Many secretory proteins such as antibodies, blood clotting factors and plasma
membrane receptors contain disulfide bonds. The formation of disulfide bonds in these secretory proteins is n essential step in attaining the functional native structure. In the endoplasmic reticulum (ER) of human cells, disulfide bonds are predominantly generated by the two isoforms of the ER oxidoreductin-1 (Ero1) family: Ero1α and Ero1β. Both enzymes oxidize the active-site cysteines in protein disulfide isomerases (PDIs), which in turn introduce disulfide bonds into newly synthesized proteins. Ero1 is re-oxidized by molecular oxygen and this step generates hydrogen peroxide: a
reactive oxygen species.
Intramolecular disulfide bonds tightly regulate the oxidase activity of Ero1α.

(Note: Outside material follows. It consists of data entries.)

==> config.mk <==
export PLATFORM = sky130hd
export DESIGN_NAME = led_breath_driver
export DESIGN_NICKNAME = d
export VERILOG_FILES = /design/src/rtl/led_breath_driver.sv
export SDC_FILE = /design/constraint.sdc
export NUM_CORES = 1
export LEC_CHECK = 0
export BUFFER_PORTS_ARGS = -buffer_cell sky130_fd_sc_hd__buf_2
export CAP_MARGIN = 25
export CORE_ASPECT_RATIO = 1.25
export CORE_MARGIN = 5
export CORE_UTILIZATION = 64
export DETAILED_ROUTE_END_ITERATION = 6
export PLACE_DENSITY = 0.89
export SKIP_CTS_REPAIR_TIMING = 1
export SYNTH_ARGS = -nofsm -noshare
export SYNTH_HDL_FRONTEND = slang
export SYNTH_SLANG_ARGS = --single-unit
==> constraint.sdc <==
create_clock -name clock -period 4 [get_ports clock]
set_clock_uncertainty 0.2 [all_clocks]
set_input_delay 0.4 -clock clock [delete_from_list [all_inputs] [get_ports clock]]
set_output_delay 0.4 -clock clock [all_outputs]
set_load 0.02 [all_outputs]
==> src/rtl/led_breath_driver.sv <==
// PWM "breathing" LED driver: fades one LED up or down on edges of the blinker status line.
// Brightness steps once every RAMP_DIV clocks. PWM duty equals level / 2**PWM_BITS.
module led_breath_driver #(
    parameter int PWM_BITS = 8,
    parameter int RAMP_DIV = 195_312
) (
    input  logic                clock,
    input  logic                reset_n,
    input  logic                blink_in,
    input  logic                enable,
    output logic                led_out,
    output logic [PWM_BITS-1:0] level,
    output logic                ramp_busy
);

    localparam int SYNC_STAGES = 2;
    localparam int TIMER_W     = (RAMP_DIV > 1) ? $clog2(RAMP_DIV) : 1;
    localparam logic [PWM_BITS-1:0] LEVEL_MAX  = '1;
    localparam logic [TIMER_W-1:0]  TIMER_LAST = TIMER_W'(RAMP_DIV - 1);

    typedef enum logic [1:0] {
        IDLE_OFF  = 2'd0,
        RAMP_UP   = 2'd1,
        IDLE_ON   = 2'd2,
        RAMP_DOWN = 2'd3
    } state_t;

    state_t                state_reg;
    logic [SYNC_STAGES-1:0] sync_reg;
    logic                  delay_reg;
    logic [TIMER_W-1:0]    timer_reg;
    logic [PWM_BITS-1:0]   level_reg;
    logic [PWM_BITS-1:0]   pwm_cnt_reg;
    logic                  led_out_reg;

    logic sync_s;
    logic rise_ev;
    logic fall_ev;
    logic accept_up;
    logic accept_down;
    logic terminal;

    // blink_in is asynchronous to clock: two flops before anything looks at it.
    always_ff @(posedge clock or negedge reset_n) begin
        if (!reset_n) begin
            sync_reg  <= '0;
            delay_reg <= 1'b0;
        end else begin
            sync_reg  <= {sync_reg[SYNC_STAGES-2:0], blink_in};
            delay_reg <= sync_reg[SYNC_STAGES-1];
        end
    end

    assign sync_s      = sync_reg[SYNC_STAGES-1];
    assign rise_ev     = sync_s & ~delay_reg;
    assign fall_ev     = ~sync_s & delay_reg;
    assign accept_up   = rise_ev & ((state_reg == IDLE_OFF) | (state_reg == RAMP_DOWN));
    assign accept_down = fall_ev & ((state_reg == IDLE_ON) | (state_reg == RAMP_UP));
    assign terminal    = (timer_reg == TIMER_LAST);

    // Accepted events take priority over a coincident terminal count: level holds, timer restarts.
    always_ff @(posedge clock or negedge reset_n) begin
        if (!reset_n) begin
            state_reg <= IDLE_OFF;
            level_reg <= '0;
            timer_reg <= '0;
        end else if (accept_up) begin
            state_reg <= RAMP_UP;
            timer_reg <= '0;
        end else if (accept_down) begin
            state_reg <= RAMP_DOWN;
            timer_reg <= '0;
        end else begin
            case (state_reg)
                RAMP_UP: begin
                    if (terminal) begin
                        timer_reg <= '0;
                        if (level_reg != LEVEL_MAX) begin
                            level_reg <= level_reg + 1'b1;
                        end
                        if (level_reg >= LEVEL_MAX - 1'b1) begin
                            state_reg <= IDLE_ON;
                        end
                    end else begin
                        timer_reg <= timer_reg + 1'b1;
                    end
                end
                RAMP_DOWN: begin
                    if (terminal) begin
                        timer_reg <= '0;
                        if (level_reg != '0) begin
                            level_reg <= level_reg - 1'b1;
                        end
                        if (level_reg <= PWM_BITS'(1)) begin
                            state_reg <= IDLE_OFF;
                        end
                    end else begin
                        timer_reg <= timer_reg + 1'b1;
                    end
                end
                default: begin
                    timer_reg <= '0;
                end
            endcase
        end
    end

    // PWM counter free-runs independent of the FSM; full scale is forced solid on.
    always_ff @(posedge clock or negedge reset_n) begin
        if (!reset_n) begin
            pwm_cnt_reg <= '0;
            led_out_reg <= 1'b0;
        end else begin
            pwm_cnt_reg <= pwm_cnt_reg + 1'b1;
            led_out_reg <= enable & ((level_reg == LEVEL_MAX) | (pwm_cnt_reg < level_reg));
        end
    end

    assign ramp_busy = (state_reg == RAMP_UP) | (state_reg == RAMP_DOWN);
    assign level     = level_reg;
    assign led_out   = led_out_reg;

endmodule

# Yosys cells after proc, flatten, opt, wreduce, memory -nomap -nowiden
# Index checks and enable logic that the tools add are counted.
[op_classes]
add_sub_neg = 4
order_cmp = 3
eq_ne = 14
mux = 16
bitwise_logic = 13
reduce_logical = 7
[ops]
columns = ["op", "count"]
rows = [
  ["$mux W18", 4],
  ["$mux W8", 4],
  ["$add A18 B1 Y18 const B", 1],
  ["$eq A18 B18 Y1 const B", 1],
  ["$add A8 B1 Y8 const B", 2],
  ["$pmux W8 S2", 1],
  ["$mux W2", 6],
  ["$ne A4 B4 Y1 const B", 3],
  ["$eq A8 B8 Y1 const B", 1],
  ["$ge A8 B8 Y1 const B", 1],
  ["$le A8 B1 Y1 const B", 1],
  ["$lt A8 B8 Y1", 1],
  ["$ne A8 B8 Y1 const B", 1],
  ["$reduce_bool A8 Y1", 1],
  ["$sub A8 B1 Y8 const B", 1],
  ["$reduce_and A7 Y1", 1],
  ["$ne A2 B2 Y1 const B", 3],
  ["$and A1 B1 Y1", 5],
  ["$reduce_and A5 Y1", 1],
  ["$eq A2 B2 Y1 const B", 2],
  ["$ne A4 B3 Y1 const B", 1],
  ["$not A1 Y1", 4],
  ["$or A1 B1 Y1", 4],
  ["$pmux W2 S2", 1],
  ["other kinds (6)", 6],
]
[totals]
regBits = 40
inputBits = 4
out_inout_bits = 10
word_cells = 64

# Longest topological paths before layout
# Gate-level depths: netlist of run 1.
[logic_depth]
word_depth = 6
ltp_mapped = 9
mapped_depth_nobuf = 7

# Least setup slack after synthesis of run 1
# No wires, ideal clock.
[synth_timing]
path_type = "register to register"
from = "register state_reg[0]"
to = "register level_reg[5], in the netlist level[5]"
setup_ns = 0.133
t_arrival_ns = 1.704
required_time_ns = 3.667
path_slack_ns = 1.964
stages_incl_launch_ff = 8
cell_sequence = "dfrtp_1 -> ha_1 -> buf_4 -> or4b_1 -> or3_1 -> o31ai_1 -> nand3_1 -> xnor2_1"
[synth_via]
elab_chain_len = 5
[synth_rtl]
columns = ["item", "line", "source"]
rows = [
  ["start, declared", "28", "state_t state_reg;"],
  ["start signal, assigned", "64", "state_reg <= IDLE_OFF;"],
  ["start signal, assigned", "68", "state_reg <= RAMP_UP;"],
  ["start signal, assigned", "71", "state_reg <= RAMP_DOWN;"],
  ["$eq A2 B2 Y1 (tied with other cells)", "58", "assign accept_down = fall_ev & ((state_reg == IDLE_ON) | (state_reg == RAMP_UP));"],
  ["$or A1 B1 Y1 (on tied branches)", "58, 57", ""],
  ["$and A1 B1 Y1 (on tied branches)", "58, 57", ""],
  ["$not A1 Y1 (no source line)", "n/a", ""],
  ["$reduce_and A7 Y1 (no source line)", "n/a", ""],
  ["end signal, assigned", "79", "level_reg <= level_reg + 1'b1;"],
  ["end signal, assigned", "92", "level_reg <= level_reg - 1'b1;"],
  ["end, declared", "32", "logic [PWM_BITS-1:0] level_reg;"],
]
# Several ways; a longest one is shown, not always the timed one.
# A chain may end at the register's enable or synchronous reset.

# Final worst setup path of run 1
[layout_timing]
from = "register state_reg[0]"
to = "register timer_reg[6]"
[layout_via]
elab_chain_len = 5
[layout_rtl]
columns = ["item", "line", "source"]
rows = [
  ["$eq A2 B1 Y1 (tied with other cells)", "58, 74", ""],
  ["$reduce_or A2 Y1 (no source line) / $or A1 B1 Y1 (equally long branches)", "n/a", ""],
  ["$mux W18 / $and A1 B1 Y1 (equally long branches)", "n/a", ""],
  ["$mux W18", "70", "end else if (accept_down) begin"],
  ["$mux W18 *", "67", "end else if (accept_up) begin"],
  ["end signal, assigned", "85", "timer_reg <= timer_reg + 1'b1;"],
  ["end signal, assigned", "98", "timer_reg <= timer_reg + 1'b1;"],
  ["end, declared", "31", "logic [TIMER_W-1:0] timer_reg;"],
]
# Mark *: on every way between the ends. The rest lies on a longest branch, timed or not.

==> results of run 1 <==
area by class of cell:
class / count / area, um^2 / area share, %
inverter: 12 / 45.0 / 1.90
clock inverter: 3 / 46.3 / 1.95
timing repair buffer: 13 / 65.1 / 2.75
clock buffer: 5 / 68.8 / 2.91
sequential: 40 / 1000 / 42.3
tap: 37 / 46.3 / 1.95
multi-input combinational: 157 / 1100 / 46.3
path summary, 6_finish.rpt:
kind                                           from                  endpoint  slack [ns]
setup / recovery           state_reg[0]$_DFFE_PN0P_    timer_reg[6]$_DFF_PN0_        1.73
hold / removal                              reset_n         led_out$_DFF_PN0_      -0.002
setup reg to reg           state_reg[0]$_DFFE_PN0P_    timer_reg[6]$_DFF_PN0_        1.73
hold reg to reg               sync_reg[0]$_DFF_PN0_     sync_reg[1]$_DFF_PN0_        0.16
max in group asynchronous                   reset_n  state_reg[1]$_DFFE_PN0P_        3.07
min in group clock                         blink_in     sync_reg[0]$_DFF_PN0_           0
cells in the mapped netlist, drive strengths merged:
master	n	area [um^2]
inv	12	45.0
nand4	6	37.5
a311oi	1	15.0
o21ai	2	13.8
nand3b	2	15.0
nor3	3	15.0
and4	1	11.3
mux2i	3	30.0
nand2b	1	6.26
xnor2	18	158
or2	3	18.8
nor2	29	109
a21oi	1	5.00
and3	2	12.5
or4	2	18.8
nand2	14	52.6
a21boi	1	7.51
mux2	1	11.3
buf	4	35.0
xor2	12	105
or3	1	6.26
or3b	1	8.76
ha	16	200
or4b	1	10.0
nand3	20	100
nor4	1	6.26
or2b	1	7.51
a211oi	1	7.51
o31ai	3	22.5
nand4bb	1	11.3
dfrtp	40	1000
o41ai	1	16.3
o22ai	2	12.5
and2	2	16.3
nor2b	1	6.26
a21o	3	22.5
worst max-delay path, cell delays in order, from the launching register on:
cell,delay (ns)
dfrtp_1,0.40
ha_1,0.31
or3b_2,0.48
nand3_1,0.13
or2_1,0.49
nor2_1,0.11
power by group:
part / switching (W) / leakage [nW] / internal (W)
clock: 0.000153 / 0.0548 / 0.000188
combinational: 0.000146 / 0.482 / 0.0000908
sequential: 0.0000210 / 0.527 / 0.000426
total: 0.000320 / 1.06 / 0.000705
cell families after synthesis:
group                    share of synthesized area [%]
AND/OR/NAND/NOR                                   21.6
flip-flops                                        46.0
multiplexers                                      1.90
buffers and inverters                             3.68
adder cells (fa/ha/maj)                           9.20
AO/OA/AOI/OAI                                     5.63
XOR/XNOR                                          12.1
stage by stage:
step | instance area [um^2] | total power, W | util [%] | worst slack [ns] | cells
finish | 2370 | 0.00102 | 72.8 | 1.73 | 267
global route | 2370 | 0.00109 | 72.8 | 1.53 | 267
CTS | 2370 | 0.00104 | 72.8 | 1.70 | 267
detailed placement | 2250 | 0.000692 | 69.3 | 1.72 | 259
global placement | 2250 | 0.000686 | 69.3 | 1.79 | 259
floorplan | 2180 | 0.000671 | - | 1.96 | 213
metal layers:
layer	vias to the layer above	share of wire, %
li1	753	-
met1	729	42
met2	29	51
met3	6	4.3
met4	0	1.9
met5	-	0
==> metrics.md, run 1 <==
| Metric | Value |
|---|---|
| Total of endpoints with negative setup slack in the final report | `0` |
| HP Class | `in2async` |
| Floorplan die width | `62.2 um` |
| Post-route fraction of the period consumed by the critical path | `56.7%` |
| Count of pins over their slew limit | `0` |
| Number of distinct library cell variants in the gate-level netlist after synthesis | `42` |
| Worst reg2reg path depth | `5` |
| Relative max-transition margin | `43.6%` |
| Minimum period implied by the final worst setup slack | `2.27 ns` |
| Count of yosys warnings during synthesis | `0` |
| Vias in the first global route | `1596` |
| Leak | `1.06 nW` |
| Count of pins on the block boundary | `14` |
| Placeable core region | `3250 um^2` |
| First-pass iteration count of the detailed router | `4` |
| Number of filler instances in the final layout | `248` |
| Initial drt markers | `68` |
| Overall routed net length | `3740 um` |
| Cts bufs inserted | `5` |
| Busiest metal layer after global routing | `met2` |
| Violations in the final reports | `negative hold slack` |
| Synthesized area divided by synthesized cell count | `10.2 um^2` |
| Highest fanout seen on the critical path | `18` |
| Number of antenna violations at the first check in global routing | `0` |
| GR Layer Usage met3 | `5.22%` |
| Cell Pwr Density | `433 nW/um^2` |
| Post-route DRC | `0` |
| First-pass GRT wire length | `6950 um` |
| Data required time at the worst endpoint | `3.96 ns` |
| Critical path endpoint category | `flip-flop` |
| Signed area change from the synthesized netlist to the final layout | `8.79%` |
| Max H-tree Level | `2` |
| Crit path launch type | `flip-flop` |
| CTS sink cnt | `40` |
| Ratio of cells with drive above 1 in the final layout | `13.9%` |
| Aggregate global-route resource usage | `18.9%` |
| Antenna cell count | `0` |
| Number of instances in the synthesized netlist | `213` |
| Leftover overflow at the end of global routing | `0` |
| Actual slew at the worst max-slew pin | `0.847 ns` |
| Clock transition time at the flip-flop clock pins of the worst setup and hold paths | `0.08 ns` |
| Result of the run | `finished with violations` |
| Routing usage on met2 | `34.3%` |
| Root buf cell | `clkbuf_8` |
| Commonest non-fill, non-tap cell in the layout | `dfrtp_1` |
| Initial Util | `66.9%` |
| Clock tree from TritonCTS | `built` |
| Clk Latency, worst-skew pair | `0.30 ns` |
| Maximum clock rate | `441 MHz` |
| Die height | `75.2 um` |
| Total of flip-flops plus latches after synthesis | `40` |
| Count of buffers from port buffering | `13` |
| Largest net degree at the start of global routing | `41` |
| Number of nets produced by synthesis | `233` |
| Fin nets | `249` |
| Total vias in the final route | `1517` |
| Number of placement rows | `23` |
| Netlist area before placement | `2180 um^2` |
| Share of the yosys chip area belonging to registers | `46.0%` |
| Worst endpoint data arrival time | `2.23 ns` |
| RSZ-0062 raised after global routing | `false` |
| Maximum capacitance violations | `0` |
| Final-layout worst hold slack | `-0.00167 ns` |
| Most frequent cells in the layout | `40 x dfrtp_1, 29 x nor2_1, 20 x nand3_1, 18 x xnor2_1, 16 x ha_1` |
| Routability Congestion | `0.791` |
| Final total negative setup slack | `0 ns` |
| IR drop worst, VDD | `0.523 mV` |
| Post-detail-place hpwl | `2750 um` |
| Count of final hold-check violations | `8` |
| Worst Path Class, Setup | `reg2reg` |
| DIE AREA | `4680 um^2` |
| Final antenna-violating net count | `0` |
| Clock Path Buffers | `2` |
| Average wire length per cell after detail routing | `14.0 um` |
| DR vias/cell | `5.68` |
| Flip-flop count of the largest register, all copies and words added | `18` |
| Global-route track usage on met1 | `20.4%` |
Power figures use the tool's default switching activity.
==> run 2, diff against run 1 <==
--- a/config.mk
+++ b/config.mk
@@ -9,9 +9,9 @@
 export CAP_MARGIN = 25
 export CORE_ASPECT_RATIO = 1.25
 export CORE_MARGIN = 5
-export CORE_UTILIZATION = 64
+export CORE_UTILIZATION = 54
 export DETAILED_ROUTE_END_ITERATION = 6
-export PLACE_DENSITY = 0.89
+export PLACE_DENSITY = 0.8
 export SKIP_CTS_REPAIR_TIMING = 1
 export SYNTH_ARGS = -nofsm -noshare
 export SYNTH_HDL_FRONTEND = slang
==> constraint.sdc (replaced) <==
create_clock -name clock -period 2.06 [get_ports clock]
set_clock_uncertainty 0.2 [all_clocks]
set_input_delay 0.206 -clock clock [delete_from_list [all_inputs] [get_ports clock]]
set_output_delay 0.206 -clock clock [all_outputs]
set_load 0.02 [all_outputs]
==> metrics.md, run 2 (synthesized netlist as in run 1, its figures left out) <==
| Metric | Value |
|---|---|
| Result of the run | `complete, no violations (was finished with violations)` |
| Antenna cell count | `0 (unchanged)` |
| CTS sink cnt | `40 (unchanged)` |
| Ratio of cells with drive above 1 in the final layout | `23.0% (was 13.9%)` |
| Total vias in the final route | `1636 (was 1517)` |
| Number of buffers and inverters on the critical path | `1 (was 0)` |
| Maximum capacitance violations | `0 (unchanged)` |
| Clk Latency, worst-skew pair | `0.30 ns (about the same)` |
| Initial drt markers | `130 (was 68)` |
| Vias in the first global route | `1620 (was 1596)` |
| CP delay by family, top | `simple AND/OR/NAND/NOR gates (unchanged)` |
| Max H-tree Level | `2 (unchanged)` |
| Worst Path Class, Setup | `reg2reg (unchanged)` |
| Final total negative setup slack | `0 ns (unchanged)` |
| Critical path endpoint category | `flip-flop (unchanged)` |
| Leak | `1.17 nW (was 1.06 nW)` |
| List of cells traversed by the critical path | `ha_2 -> buf_4 -> or4_1 -> o22ai_1 -> nand3_1 -> xnor2_1 (was ha_1 -> or3b_2 -> nand3_1 -> or2_1 -> nor2_1)` |
| Placed cells | `288 (was 259)` |
| RSZ-0062 raised after global routing | `true (was false)` |
| Clock tree from TritonCTS | `built (unchanged)` |
| Flip-flop count of the largest register, all copies and words added | `18 (unchanged)` |
| Total of endpoints with negative setup slack in the final report | `0 (unchanged)` |
| Clock Path Buffers | `2 (unchanged)` |
| Crit path launch type | `flip-flop (unchanged)` |
| Final instance area | `2620 um^2 (was 2370 um^2)` |
| Count of final hold-check violations | `0 (was 8)` |
| Aggregate global-route resource usage | `17.6% (was 18.9%)` |
| Count of pins over their slew limit | `0 (unchanged)` |
| Clock transition time at the flip-flop clock pins of the worst setup and hold paths | `0.08 ns (about the same)` |
| Largest net degree at the start of global routing | `22 (was 41)` |
| Final-layout worst hold slack | `0.168 ns (was -0.00167 ns)` |
| Setup Slack @ Placement | `-0.0501 ns (was 1.72 ns)` |
| DIE AREA | `5410 um^2 (was 4680 um^2)` |
| Final antenna-violating net count | `0 (unchanged)` |
| HP Class | `reg2reg (was in2async)` |
| Post-route fraction of the period consumed by the critical path | `99.8% (was 56.7%)` |
| First-pass GRT wire length | `7200 um (was 6950 um)` |
| Highest fanout seen on the critical path | `6 (was 18)` |
| Cts bufs inserted | `5 (unchanged)` |
| Routability Congestion | `0.876 (was 0.791)` |
| Final critical-path setup slack | `0.00486 ns (was 1.73 ns)` |
| Overall routed net length | `4310 um (was 3740 um)` |
| Die height | `81.0 um (was 75.2 um)` |
| Count of pins on the block boundary | `14 (unchanged)` |
| IR drop worst, VDD | `0.584 mV (was 0.523 mV)` |
| DP Area | `2390 um^2 (was 2250 um^2)` |
| Number of placement rows | `25 (was 23)` |
| Cell Pwr Density | `813 nW/um^2 (was 433 nW/um^2)` |
| Most frequent cells in the layout | `39 x dfrtp_1, 29 x nor2_1, 18 x xnor2_1, 15 x nand3_1, 15 x ha_1 (was 40 x dfrtp_1, 29 x nor2_1, 20 x nand3_1, 18 x xnor2_1, 16 x ha_1)` |
| Count of buffers from port buffering | `13 (unchanged)` |
| Data required time at the worst endpoint | `2.03 ns (was 3.96 ns)` |
| Maximum clock rate | `487 MHz (was 441 MHz)` |
| Number of filler instances in the final layout | `280 (was 248)` |
| Number of antenna violations at the first check in global routing | `0 (unchanged)` |
| First-pass iteration count of the detailed router | `4 (unchanged)` |
| Critical-path cell with the highest stage delay | `or4_1 (was or2_1)` |
| Commonest non-fill, non-tap cell in the layout | `dfrtp_1 (unchanged)` |
| Initial Util | `56.6% (was 66.9%)` |
| Post-detail-place hpwl | `3080 um (was 2750 um)` |
| Placeable core region | `3850 um^2 (was 3250 um^2)` |
| Largest stage delay, worst path | `0.48 ns (was 0.49 ns)` |
| Relative max-transition margin | `67.5% (was 43.6%)` |
| Leftover overflow at the end of global routing | `0 (unchanged)` |
| Post-route DRC | `0 (unchanged)` |
| Worst endpoint data arrival time | `2.03 ns (was 2.23 ns)` |
| Root buf cell | `clkbuf_8 (unchanged)` |
| Non-filler instance count after layout | `302 (was 267)` |
| Minimum period implied by the final worst setup slack | `2.06 ns (was 2.27 ns)` |
| DR vias/cell | `5.42 (was 5.68)` |
| Register-to-register setup slack | `0.005 ns (was 1.73 ns)` |
| Actual slew at the worst max-slew pin | `0.488 ns (was 0.847 ns)` |
| Floorplan die width | `66.8 um (was 62.2 um)` |
| Fin nets | `267 (was 249)` |
| Signed area change from the synthesized netlist to the final layout | `20.3% (was 8.79%)` |
| Average wire length per cell after detail routing | `14.3 um (was 14.0 um)` |
[run 2: final timing paths]
| path | end | startpoint | depth (start not counted) |
|---|---|---|---|
| setup reg to reg | level[7]$_DFFE_PN0P_ | state_reg[0]$_DFFE_PN0P_ | 6 |
| setup / recovery | level[7]$_DFFE_PN0P_ | state_reg[0]$_DFFE_PN0P_ | 6 |
| max in group asynchronous | timer_reg[6]$_DFF_PN0_ | reset_n | 3 |
| hold reg to reg | sync_reg[1]$_DFF_PN0_ | sync_reg[0]$_DFF_PN0_ | 0 |
| min in group asynchronous | level[3]$_DFFE_PN0P_ | reset_n | 2 |
| hold / removal | sync_reg[1]$_DFF_PN0_ | sync_reg[0]$_DFF_PN0_ | 0 |
[run 2: layer usage]
layer  share of wire [%]  routed length (um)  GRT usage (%)
met1                  41                1770           20.0
met2                  53                2290           31.3
met3                 3.5                 149           4.01
met4                 2.2                  95           7.32
met5                   0                   0              0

Whereas the regulatory mechanisms that regulate Ero1α activity are well understood, the overall cellular response to oxidative stress generated by Ero1α in the lumen of the mammalian ER is poorly characterized. The work presented here shows that overexpression of a hyperactive mutant (C104A/C131A) of Ero1α leads to hyperoxidation of the ER oxidoreductase ERp57 and induces the unfolded protein response (UPR). These effects are likely caused by an oxidative perturbation of the ER glutathione redox buffer. In accordance, analysis of the global transcriptome showed that the cell responds to the oxidative challenge caused by Ero1α hyperactivity by turning on the UPR. Collectively, these findings suggest that the hyperoxidation generated by Ero1α-C104A/C131A is addressed in the ER lumen and
is unlikely to exert oxidative injury throughout the cell.
Compared to Ero1α, Ero1β activity is less tightly regulated. However, the
redox regulation of Ero1β is incompletely understood. The work presented here suggests that the regulatory disulfide bonds in Ero1α (Cys94-Cys131 and Cys99-Cys104) are conserved in Ero1β (Cys90-Cys130 and Cys95-Cys100). In contrast to a previous report, the present work shows that Cys262 in Ero1β is most likely not engaged in a regulatory disulfide bond. Collectively, these findings indicate that features other than a distinct pattern of disulfide bonds determine the loose redox regulation of Ero1β relative to Ero1α.
Recently, Ero1-complementary pathways for disulfide bond formation have
been identified. The ER-localized glutathione peroxidase 7 and 8 (GPx7 and GPx8) are able to oxidize PDI in vitro. This suggests that these enzymes are PDI peroxidases and may comprise an as yet unidentified pathway for disulfide bond formation in cells. However, the results presented here indicate that GPx7 and GPx8 do not comprise a major pathway for disulfide bond formation in the ER in cells deficient in Ero1 and peroxiredoxin-4. Interestingly, depletion of GPx8 in cells induced expression of an antioxidant response marker only in the presence of Ero1. These findings imply that GPx8 is an important scavenger of Ero1-generated hydrogen peroxide, and thus provides a critical function in negotiating oxidative stress originating from disulfide bond formation.
In conclusion, the results presented here suggest that Ero1-generated hydrogen peroxide is efficiently detoxified in the ER, and this work therefore provides novel insights into the intimate relationship between oxidative protein folding and oxidative stress.